> The data:

Content starts

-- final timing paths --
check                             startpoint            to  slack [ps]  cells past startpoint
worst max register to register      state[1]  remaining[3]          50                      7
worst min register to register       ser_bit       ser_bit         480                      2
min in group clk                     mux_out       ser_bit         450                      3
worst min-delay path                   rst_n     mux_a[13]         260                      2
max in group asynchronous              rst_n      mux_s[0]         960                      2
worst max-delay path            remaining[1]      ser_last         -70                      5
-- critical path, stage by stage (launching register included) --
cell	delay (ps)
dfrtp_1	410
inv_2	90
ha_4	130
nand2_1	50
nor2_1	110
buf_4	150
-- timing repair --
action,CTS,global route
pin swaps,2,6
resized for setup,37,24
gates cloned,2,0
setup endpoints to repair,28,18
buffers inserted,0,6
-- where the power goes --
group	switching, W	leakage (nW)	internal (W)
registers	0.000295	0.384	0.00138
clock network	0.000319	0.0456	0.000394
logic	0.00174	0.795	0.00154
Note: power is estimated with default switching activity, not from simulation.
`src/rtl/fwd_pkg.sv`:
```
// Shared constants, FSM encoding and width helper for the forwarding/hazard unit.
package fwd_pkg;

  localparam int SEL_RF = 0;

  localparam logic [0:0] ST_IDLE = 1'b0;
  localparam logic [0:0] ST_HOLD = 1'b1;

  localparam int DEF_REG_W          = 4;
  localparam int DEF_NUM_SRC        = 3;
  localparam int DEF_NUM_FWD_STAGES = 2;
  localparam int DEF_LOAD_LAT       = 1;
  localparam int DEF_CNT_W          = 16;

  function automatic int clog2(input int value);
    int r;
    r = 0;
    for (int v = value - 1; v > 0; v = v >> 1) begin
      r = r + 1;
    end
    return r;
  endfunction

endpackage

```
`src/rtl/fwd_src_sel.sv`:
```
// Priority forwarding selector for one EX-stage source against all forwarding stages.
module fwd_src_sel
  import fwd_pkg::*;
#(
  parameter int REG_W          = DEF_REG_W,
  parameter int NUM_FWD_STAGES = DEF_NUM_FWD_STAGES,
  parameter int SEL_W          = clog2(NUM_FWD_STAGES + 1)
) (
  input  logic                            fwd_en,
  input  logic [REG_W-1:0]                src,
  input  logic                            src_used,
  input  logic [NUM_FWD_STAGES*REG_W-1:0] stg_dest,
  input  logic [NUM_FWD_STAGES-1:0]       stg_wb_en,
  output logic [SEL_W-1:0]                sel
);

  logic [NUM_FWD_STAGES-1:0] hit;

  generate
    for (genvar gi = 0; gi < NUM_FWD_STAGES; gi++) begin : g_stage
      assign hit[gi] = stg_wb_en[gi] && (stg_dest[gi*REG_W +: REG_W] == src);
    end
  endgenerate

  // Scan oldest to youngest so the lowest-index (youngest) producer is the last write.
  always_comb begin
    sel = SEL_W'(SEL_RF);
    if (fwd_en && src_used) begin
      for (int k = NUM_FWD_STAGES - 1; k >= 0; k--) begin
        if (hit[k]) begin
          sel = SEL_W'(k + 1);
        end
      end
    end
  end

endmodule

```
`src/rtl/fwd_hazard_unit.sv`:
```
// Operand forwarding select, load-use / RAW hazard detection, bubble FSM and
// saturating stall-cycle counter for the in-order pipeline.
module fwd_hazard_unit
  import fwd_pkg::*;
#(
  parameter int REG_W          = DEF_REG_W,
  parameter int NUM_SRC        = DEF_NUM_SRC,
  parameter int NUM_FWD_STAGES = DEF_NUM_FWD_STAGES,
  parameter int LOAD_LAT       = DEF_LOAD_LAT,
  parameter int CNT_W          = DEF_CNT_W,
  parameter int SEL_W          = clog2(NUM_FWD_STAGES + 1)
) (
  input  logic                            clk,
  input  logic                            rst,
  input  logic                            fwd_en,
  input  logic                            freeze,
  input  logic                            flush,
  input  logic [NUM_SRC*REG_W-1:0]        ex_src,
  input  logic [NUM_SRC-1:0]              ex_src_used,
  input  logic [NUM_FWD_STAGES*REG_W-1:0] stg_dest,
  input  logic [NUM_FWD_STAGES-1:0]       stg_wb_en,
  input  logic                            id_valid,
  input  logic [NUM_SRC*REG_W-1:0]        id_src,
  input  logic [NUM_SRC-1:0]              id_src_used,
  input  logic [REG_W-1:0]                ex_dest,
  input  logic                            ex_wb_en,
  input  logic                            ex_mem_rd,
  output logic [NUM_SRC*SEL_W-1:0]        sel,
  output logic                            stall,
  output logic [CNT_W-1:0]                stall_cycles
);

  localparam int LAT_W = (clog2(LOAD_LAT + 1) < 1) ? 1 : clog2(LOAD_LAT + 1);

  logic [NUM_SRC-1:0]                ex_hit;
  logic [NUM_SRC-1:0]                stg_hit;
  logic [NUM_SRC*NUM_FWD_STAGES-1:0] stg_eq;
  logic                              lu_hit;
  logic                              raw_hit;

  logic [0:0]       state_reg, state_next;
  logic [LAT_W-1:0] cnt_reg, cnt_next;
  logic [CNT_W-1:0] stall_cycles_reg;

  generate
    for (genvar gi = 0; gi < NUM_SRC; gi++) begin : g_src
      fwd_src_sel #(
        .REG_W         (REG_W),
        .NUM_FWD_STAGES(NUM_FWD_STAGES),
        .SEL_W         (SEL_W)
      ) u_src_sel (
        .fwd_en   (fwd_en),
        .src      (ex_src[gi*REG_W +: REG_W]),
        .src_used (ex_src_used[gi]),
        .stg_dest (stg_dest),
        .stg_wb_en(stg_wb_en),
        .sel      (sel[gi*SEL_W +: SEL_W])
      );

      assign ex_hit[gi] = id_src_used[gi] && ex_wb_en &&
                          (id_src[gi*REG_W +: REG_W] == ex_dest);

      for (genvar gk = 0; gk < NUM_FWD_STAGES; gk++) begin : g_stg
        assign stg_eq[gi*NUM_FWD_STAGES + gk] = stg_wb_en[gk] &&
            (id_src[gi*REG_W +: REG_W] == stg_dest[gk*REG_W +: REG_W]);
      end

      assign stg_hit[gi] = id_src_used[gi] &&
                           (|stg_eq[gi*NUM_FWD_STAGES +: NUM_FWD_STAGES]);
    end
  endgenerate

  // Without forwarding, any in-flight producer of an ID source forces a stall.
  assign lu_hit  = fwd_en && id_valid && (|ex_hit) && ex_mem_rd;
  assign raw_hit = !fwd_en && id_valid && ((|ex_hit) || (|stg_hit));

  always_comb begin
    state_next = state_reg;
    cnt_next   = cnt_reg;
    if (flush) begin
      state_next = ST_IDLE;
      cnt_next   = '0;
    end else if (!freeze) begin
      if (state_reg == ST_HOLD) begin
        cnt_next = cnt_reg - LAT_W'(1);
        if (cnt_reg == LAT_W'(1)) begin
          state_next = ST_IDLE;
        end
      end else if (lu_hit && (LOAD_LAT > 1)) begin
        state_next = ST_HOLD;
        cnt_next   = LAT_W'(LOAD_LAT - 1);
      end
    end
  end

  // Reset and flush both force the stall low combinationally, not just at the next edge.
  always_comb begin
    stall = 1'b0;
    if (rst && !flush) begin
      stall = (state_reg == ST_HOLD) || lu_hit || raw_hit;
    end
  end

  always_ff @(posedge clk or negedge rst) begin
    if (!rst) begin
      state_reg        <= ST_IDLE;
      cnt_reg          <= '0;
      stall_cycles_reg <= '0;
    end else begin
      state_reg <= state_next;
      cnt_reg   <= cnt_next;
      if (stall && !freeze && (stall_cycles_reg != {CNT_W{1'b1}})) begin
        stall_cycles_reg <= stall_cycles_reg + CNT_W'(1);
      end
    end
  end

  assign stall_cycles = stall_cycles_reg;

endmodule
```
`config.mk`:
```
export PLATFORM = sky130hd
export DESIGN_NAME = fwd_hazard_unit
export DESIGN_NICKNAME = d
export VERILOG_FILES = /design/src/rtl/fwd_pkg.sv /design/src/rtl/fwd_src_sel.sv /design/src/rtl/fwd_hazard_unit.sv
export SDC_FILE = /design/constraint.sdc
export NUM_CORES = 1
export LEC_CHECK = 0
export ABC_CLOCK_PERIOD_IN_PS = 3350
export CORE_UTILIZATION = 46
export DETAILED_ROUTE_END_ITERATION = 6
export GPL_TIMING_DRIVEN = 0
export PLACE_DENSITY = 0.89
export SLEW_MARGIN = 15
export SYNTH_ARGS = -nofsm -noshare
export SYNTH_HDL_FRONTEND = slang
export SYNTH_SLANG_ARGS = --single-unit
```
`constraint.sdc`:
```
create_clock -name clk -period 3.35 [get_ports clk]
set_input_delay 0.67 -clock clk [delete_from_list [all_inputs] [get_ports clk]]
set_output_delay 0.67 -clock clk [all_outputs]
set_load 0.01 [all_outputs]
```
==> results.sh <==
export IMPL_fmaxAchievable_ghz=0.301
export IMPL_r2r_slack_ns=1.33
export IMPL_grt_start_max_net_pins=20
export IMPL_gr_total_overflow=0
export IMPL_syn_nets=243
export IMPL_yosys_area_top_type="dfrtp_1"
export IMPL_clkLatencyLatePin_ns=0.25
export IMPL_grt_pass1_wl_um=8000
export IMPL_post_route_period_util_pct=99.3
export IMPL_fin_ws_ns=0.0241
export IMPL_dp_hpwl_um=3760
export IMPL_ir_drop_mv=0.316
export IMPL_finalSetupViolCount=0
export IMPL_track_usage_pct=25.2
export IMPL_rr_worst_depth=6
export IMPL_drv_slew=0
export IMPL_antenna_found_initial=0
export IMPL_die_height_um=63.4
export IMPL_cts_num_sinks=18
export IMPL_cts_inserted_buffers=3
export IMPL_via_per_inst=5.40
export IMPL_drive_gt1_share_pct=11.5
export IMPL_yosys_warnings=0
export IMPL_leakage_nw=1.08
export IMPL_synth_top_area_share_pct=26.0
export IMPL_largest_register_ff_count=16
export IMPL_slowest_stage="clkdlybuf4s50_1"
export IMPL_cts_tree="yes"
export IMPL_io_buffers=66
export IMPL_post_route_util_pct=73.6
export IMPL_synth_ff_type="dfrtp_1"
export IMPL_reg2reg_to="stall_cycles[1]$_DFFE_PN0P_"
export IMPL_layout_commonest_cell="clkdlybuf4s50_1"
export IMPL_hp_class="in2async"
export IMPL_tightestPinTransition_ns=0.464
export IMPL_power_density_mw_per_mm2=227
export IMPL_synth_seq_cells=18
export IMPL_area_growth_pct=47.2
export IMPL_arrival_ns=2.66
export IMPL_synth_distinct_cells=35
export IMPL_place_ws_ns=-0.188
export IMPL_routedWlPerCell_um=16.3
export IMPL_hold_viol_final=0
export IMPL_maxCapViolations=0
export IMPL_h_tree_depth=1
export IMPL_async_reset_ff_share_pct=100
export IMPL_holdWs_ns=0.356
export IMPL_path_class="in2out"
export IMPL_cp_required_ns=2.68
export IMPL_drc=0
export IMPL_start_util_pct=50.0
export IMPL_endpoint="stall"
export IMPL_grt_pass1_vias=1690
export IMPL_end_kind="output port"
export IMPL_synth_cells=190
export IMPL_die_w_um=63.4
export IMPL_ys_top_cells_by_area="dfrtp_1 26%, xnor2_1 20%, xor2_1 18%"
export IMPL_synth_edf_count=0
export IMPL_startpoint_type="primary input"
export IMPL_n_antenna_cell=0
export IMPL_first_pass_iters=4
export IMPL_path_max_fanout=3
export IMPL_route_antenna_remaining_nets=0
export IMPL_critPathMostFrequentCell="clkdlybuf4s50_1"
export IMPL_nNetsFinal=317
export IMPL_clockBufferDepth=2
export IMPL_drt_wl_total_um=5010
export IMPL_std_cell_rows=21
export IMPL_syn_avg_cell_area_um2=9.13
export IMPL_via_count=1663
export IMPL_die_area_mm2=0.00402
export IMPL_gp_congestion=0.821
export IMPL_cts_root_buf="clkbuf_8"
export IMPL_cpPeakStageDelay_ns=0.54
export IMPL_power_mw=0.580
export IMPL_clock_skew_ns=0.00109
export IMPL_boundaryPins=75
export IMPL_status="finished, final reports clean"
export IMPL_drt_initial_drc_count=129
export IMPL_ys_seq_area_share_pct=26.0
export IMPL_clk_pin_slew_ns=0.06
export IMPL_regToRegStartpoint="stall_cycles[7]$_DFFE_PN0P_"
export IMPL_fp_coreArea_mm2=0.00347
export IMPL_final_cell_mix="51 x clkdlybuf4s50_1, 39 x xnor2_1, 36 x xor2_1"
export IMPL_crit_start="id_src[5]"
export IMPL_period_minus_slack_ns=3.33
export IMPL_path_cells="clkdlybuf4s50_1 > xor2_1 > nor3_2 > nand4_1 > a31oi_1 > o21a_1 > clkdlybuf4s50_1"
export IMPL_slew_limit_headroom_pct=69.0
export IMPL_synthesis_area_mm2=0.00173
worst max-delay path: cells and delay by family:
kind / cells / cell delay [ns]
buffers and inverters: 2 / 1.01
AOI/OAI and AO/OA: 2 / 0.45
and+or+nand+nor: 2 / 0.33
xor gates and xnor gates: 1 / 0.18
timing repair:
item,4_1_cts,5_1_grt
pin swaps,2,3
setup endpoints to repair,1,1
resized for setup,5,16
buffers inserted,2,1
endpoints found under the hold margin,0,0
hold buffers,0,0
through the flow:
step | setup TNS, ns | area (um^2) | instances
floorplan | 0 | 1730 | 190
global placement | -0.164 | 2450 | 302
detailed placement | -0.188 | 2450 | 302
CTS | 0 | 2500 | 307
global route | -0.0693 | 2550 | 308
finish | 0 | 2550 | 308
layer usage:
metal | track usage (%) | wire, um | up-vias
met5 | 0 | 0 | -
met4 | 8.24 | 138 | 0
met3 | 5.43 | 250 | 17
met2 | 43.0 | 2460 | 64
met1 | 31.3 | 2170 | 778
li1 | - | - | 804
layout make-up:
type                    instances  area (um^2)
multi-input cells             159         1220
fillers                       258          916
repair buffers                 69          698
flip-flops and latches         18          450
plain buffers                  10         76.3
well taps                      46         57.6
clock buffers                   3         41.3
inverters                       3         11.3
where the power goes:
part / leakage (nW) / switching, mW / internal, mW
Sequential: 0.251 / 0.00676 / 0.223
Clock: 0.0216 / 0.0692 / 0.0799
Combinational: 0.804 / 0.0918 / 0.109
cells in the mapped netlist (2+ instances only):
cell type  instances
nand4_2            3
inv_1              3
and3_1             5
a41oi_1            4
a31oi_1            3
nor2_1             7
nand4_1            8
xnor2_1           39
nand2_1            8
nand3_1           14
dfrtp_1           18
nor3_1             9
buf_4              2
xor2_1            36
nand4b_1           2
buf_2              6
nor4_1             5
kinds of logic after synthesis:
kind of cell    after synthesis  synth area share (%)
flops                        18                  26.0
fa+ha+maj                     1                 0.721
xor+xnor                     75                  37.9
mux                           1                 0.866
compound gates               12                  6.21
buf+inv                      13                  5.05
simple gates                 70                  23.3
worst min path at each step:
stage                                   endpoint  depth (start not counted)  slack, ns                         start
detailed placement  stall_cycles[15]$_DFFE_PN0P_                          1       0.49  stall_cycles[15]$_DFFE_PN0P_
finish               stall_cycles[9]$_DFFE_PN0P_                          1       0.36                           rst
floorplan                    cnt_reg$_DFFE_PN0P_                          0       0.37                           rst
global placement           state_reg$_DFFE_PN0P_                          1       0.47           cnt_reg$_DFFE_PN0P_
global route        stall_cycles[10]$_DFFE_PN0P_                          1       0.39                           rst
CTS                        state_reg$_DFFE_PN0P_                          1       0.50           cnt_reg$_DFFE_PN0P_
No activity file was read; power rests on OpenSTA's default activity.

Content ends

> Exercise goal: Every line of the material above that has the string "step" needs pulling out.

> Solution:
step | setup TNS, ns | area (um^2) | instances
worst min path at each step:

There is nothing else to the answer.